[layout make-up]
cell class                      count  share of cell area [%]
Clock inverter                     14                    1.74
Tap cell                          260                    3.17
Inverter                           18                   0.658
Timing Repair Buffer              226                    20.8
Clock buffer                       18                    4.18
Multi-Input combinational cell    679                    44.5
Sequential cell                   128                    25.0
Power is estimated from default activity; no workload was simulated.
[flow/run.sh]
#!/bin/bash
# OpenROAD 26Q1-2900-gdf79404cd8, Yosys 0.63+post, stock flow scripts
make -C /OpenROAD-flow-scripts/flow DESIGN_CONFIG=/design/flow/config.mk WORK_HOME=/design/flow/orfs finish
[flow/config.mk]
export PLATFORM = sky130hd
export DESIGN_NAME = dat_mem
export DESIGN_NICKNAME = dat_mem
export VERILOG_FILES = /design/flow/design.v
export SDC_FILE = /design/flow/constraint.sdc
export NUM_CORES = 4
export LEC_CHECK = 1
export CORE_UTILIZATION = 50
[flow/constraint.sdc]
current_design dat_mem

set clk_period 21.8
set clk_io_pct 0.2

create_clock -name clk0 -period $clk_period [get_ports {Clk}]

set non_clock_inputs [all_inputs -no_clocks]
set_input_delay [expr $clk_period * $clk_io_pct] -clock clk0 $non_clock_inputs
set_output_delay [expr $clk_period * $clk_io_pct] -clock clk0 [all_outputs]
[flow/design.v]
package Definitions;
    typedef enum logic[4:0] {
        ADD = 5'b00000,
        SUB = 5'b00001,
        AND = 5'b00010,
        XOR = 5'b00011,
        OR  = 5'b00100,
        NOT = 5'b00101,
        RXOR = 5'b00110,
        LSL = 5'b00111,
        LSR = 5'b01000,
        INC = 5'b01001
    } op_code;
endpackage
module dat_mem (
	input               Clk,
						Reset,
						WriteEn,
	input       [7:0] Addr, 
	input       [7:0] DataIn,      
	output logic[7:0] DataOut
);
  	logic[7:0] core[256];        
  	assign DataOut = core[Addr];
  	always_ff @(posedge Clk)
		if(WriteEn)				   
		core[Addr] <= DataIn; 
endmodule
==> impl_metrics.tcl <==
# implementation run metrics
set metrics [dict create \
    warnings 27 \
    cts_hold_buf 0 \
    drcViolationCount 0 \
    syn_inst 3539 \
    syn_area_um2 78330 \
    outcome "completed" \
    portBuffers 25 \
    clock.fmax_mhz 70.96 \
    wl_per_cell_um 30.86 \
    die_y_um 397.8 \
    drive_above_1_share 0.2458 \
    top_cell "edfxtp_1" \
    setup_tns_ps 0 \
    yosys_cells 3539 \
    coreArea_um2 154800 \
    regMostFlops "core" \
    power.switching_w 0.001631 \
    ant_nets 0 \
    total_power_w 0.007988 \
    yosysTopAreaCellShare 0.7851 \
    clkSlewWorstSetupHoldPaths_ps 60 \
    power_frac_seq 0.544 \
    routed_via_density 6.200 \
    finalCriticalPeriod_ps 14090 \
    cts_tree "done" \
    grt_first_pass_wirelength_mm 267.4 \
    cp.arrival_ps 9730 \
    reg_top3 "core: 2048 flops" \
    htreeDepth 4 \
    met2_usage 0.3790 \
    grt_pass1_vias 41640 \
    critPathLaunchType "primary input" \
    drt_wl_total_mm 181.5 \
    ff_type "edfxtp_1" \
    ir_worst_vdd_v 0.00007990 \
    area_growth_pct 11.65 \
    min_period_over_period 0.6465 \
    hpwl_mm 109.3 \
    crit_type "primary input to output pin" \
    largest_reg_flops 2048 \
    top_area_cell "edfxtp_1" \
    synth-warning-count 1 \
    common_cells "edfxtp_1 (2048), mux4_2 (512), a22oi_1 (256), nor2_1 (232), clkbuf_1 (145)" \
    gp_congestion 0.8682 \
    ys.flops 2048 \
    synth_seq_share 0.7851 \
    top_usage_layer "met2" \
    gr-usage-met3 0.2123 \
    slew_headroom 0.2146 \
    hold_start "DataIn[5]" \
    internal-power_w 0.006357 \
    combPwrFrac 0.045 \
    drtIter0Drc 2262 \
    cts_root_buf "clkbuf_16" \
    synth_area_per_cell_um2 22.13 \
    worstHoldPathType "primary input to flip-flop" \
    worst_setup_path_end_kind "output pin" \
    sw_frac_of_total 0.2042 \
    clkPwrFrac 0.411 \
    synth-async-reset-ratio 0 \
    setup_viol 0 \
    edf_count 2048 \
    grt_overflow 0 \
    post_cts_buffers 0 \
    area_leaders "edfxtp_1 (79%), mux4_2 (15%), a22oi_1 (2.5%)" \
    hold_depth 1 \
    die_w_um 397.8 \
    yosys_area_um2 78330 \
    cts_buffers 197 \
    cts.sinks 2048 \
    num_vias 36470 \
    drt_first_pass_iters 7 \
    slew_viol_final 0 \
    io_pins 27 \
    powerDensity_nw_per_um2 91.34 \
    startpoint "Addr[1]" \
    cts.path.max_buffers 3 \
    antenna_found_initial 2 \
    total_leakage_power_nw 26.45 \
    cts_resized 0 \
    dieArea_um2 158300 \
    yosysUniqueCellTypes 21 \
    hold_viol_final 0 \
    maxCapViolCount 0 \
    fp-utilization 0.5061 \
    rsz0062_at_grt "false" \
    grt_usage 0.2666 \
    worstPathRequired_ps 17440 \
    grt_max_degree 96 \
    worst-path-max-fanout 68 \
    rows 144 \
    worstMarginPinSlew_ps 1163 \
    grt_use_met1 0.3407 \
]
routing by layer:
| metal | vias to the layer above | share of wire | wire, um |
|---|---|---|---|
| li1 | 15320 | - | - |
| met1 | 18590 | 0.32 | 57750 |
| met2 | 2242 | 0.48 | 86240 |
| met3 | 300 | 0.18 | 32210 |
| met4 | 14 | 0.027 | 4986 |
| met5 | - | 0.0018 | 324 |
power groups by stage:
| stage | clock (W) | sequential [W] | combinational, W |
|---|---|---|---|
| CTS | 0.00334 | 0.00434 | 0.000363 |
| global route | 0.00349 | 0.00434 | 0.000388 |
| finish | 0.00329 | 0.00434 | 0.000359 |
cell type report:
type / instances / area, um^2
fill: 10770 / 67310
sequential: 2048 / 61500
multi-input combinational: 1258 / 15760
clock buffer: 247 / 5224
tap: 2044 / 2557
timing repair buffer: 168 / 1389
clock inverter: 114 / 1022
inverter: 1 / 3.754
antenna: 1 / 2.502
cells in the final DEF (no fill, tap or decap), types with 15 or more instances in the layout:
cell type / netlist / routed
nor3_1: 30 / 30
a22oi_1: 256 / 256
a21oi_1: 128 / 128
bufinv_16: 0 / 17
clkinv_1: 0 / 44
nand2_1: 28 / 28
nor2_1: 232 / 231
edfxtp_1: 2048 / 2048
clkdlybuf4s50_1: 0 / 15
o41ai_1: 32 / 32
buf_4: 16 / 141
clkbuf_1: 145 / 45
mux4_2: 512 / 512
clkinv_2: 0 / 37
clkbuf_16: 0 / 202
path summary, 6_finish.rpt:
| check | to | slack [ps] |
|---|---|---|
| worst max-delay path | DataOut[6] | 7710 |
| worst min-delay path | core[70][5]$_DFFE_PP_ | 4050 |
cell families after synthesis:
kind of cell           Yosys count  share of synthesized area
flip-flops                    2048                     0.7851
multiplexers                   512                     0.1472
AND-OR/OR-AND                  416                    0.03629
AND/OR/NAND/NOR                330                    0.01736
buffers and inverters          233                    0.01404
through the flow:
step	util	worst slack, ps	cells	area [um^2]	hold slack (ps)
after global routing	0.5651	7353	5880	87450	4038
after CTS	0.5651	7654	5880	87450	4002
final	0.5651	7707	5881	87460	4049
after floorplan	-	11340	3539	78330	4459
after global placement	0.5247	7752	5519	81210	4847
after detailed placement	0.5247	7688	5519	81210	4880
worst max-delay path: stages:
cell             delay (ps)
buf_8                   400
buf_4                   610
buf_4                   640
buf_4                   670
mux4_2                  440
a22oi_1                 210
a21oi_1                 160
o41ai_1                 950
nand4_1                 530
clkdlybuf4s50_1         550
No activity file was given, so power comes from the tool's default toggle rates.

> Work order:
What is needed is an exact copy of the lines above, from the one containing "syn_inst 3539 \" through the one containing "sw_frac_of_total 0.2042 \", with nothing added.

> Task output:
    syn_inst 3539 \
    syn_area_um2 78330 \
    outcome "completed" \
    portBuffers 25 \
    clock.fmax_mhz 70.96 \
    wl_per_cell_um 30.86 \
    die_y_um 397.8 \
    drive_above_1_share 0.2458 \
    top_cell "edfxtp_1" \
    setup_tns_ps 0 \
    yosys_cells 3539 \
    coreArea_um2 154800 \
    regMostFlops "core" \
    power.switching_w 0.001631 \
    ant_nets 0 \
    total_power_w 0.007988 \
    yosysTopAreaCellShare 0.7851 \
    clkSlewWorstSetupHoldPaths_ps 60 \
    power_frac_seq 0.544 \
    routed_via_density 6.200 \
    finalCriticalPeriod_ps 14090 \
    cts_tree "done" \
    grt_first_pass_wirelength_mm 267.4 \
    cp.arrival_ps 9730 \
    reg_top3 "core: 2048 flops" \
    htreeDepth 4 \
    met2_usage 0.3790 \
    grt_pass1_vias 41640 \
    critPathLaunchType "primary input" \
    drt_wl_total_mm 181.5 \
    ff_type "edfxtp_1" \
    ir_worst_vdd_v 0.00007990 \
    area_growth_pct 11.65 \
    min_period_over_period 0.6465 \
    hpwl_mm 109.3 \
    crit_type "primary input to output pin" \
    largest_reg_flops 2048 \
    top_area_cell "edfxtp_1" \
    synth-warning-count 1 \
    common_cells "edfxtp_1 (2048), mux4_2 (512), a22oi_1 (256), nor2_1 (232), clkbuf_1 (145)" \
    gp_congestion 0.8682 \
    ys.flops 2048 \
    synth_seq_share 0.7851 \
    top_usage_layer "met2" \
    gr-usage-met3 0.2123 \
    slew_headroom 0.2146 \
    hold_start "DataIn[5]" \
    internal-power_w 0.006357 \
    combPwrFrac 0.045 \
    drtIter0Drc 2262 \
    cts_root_buf "clkbuf_16" \
    synth_area_per_cell_um2 22.13 \
    worstHoldPathType "primary input to flip-flop" \
    worst_setup_path_end_kind "output pin" \
    sw_frac_of_total 0.2042 \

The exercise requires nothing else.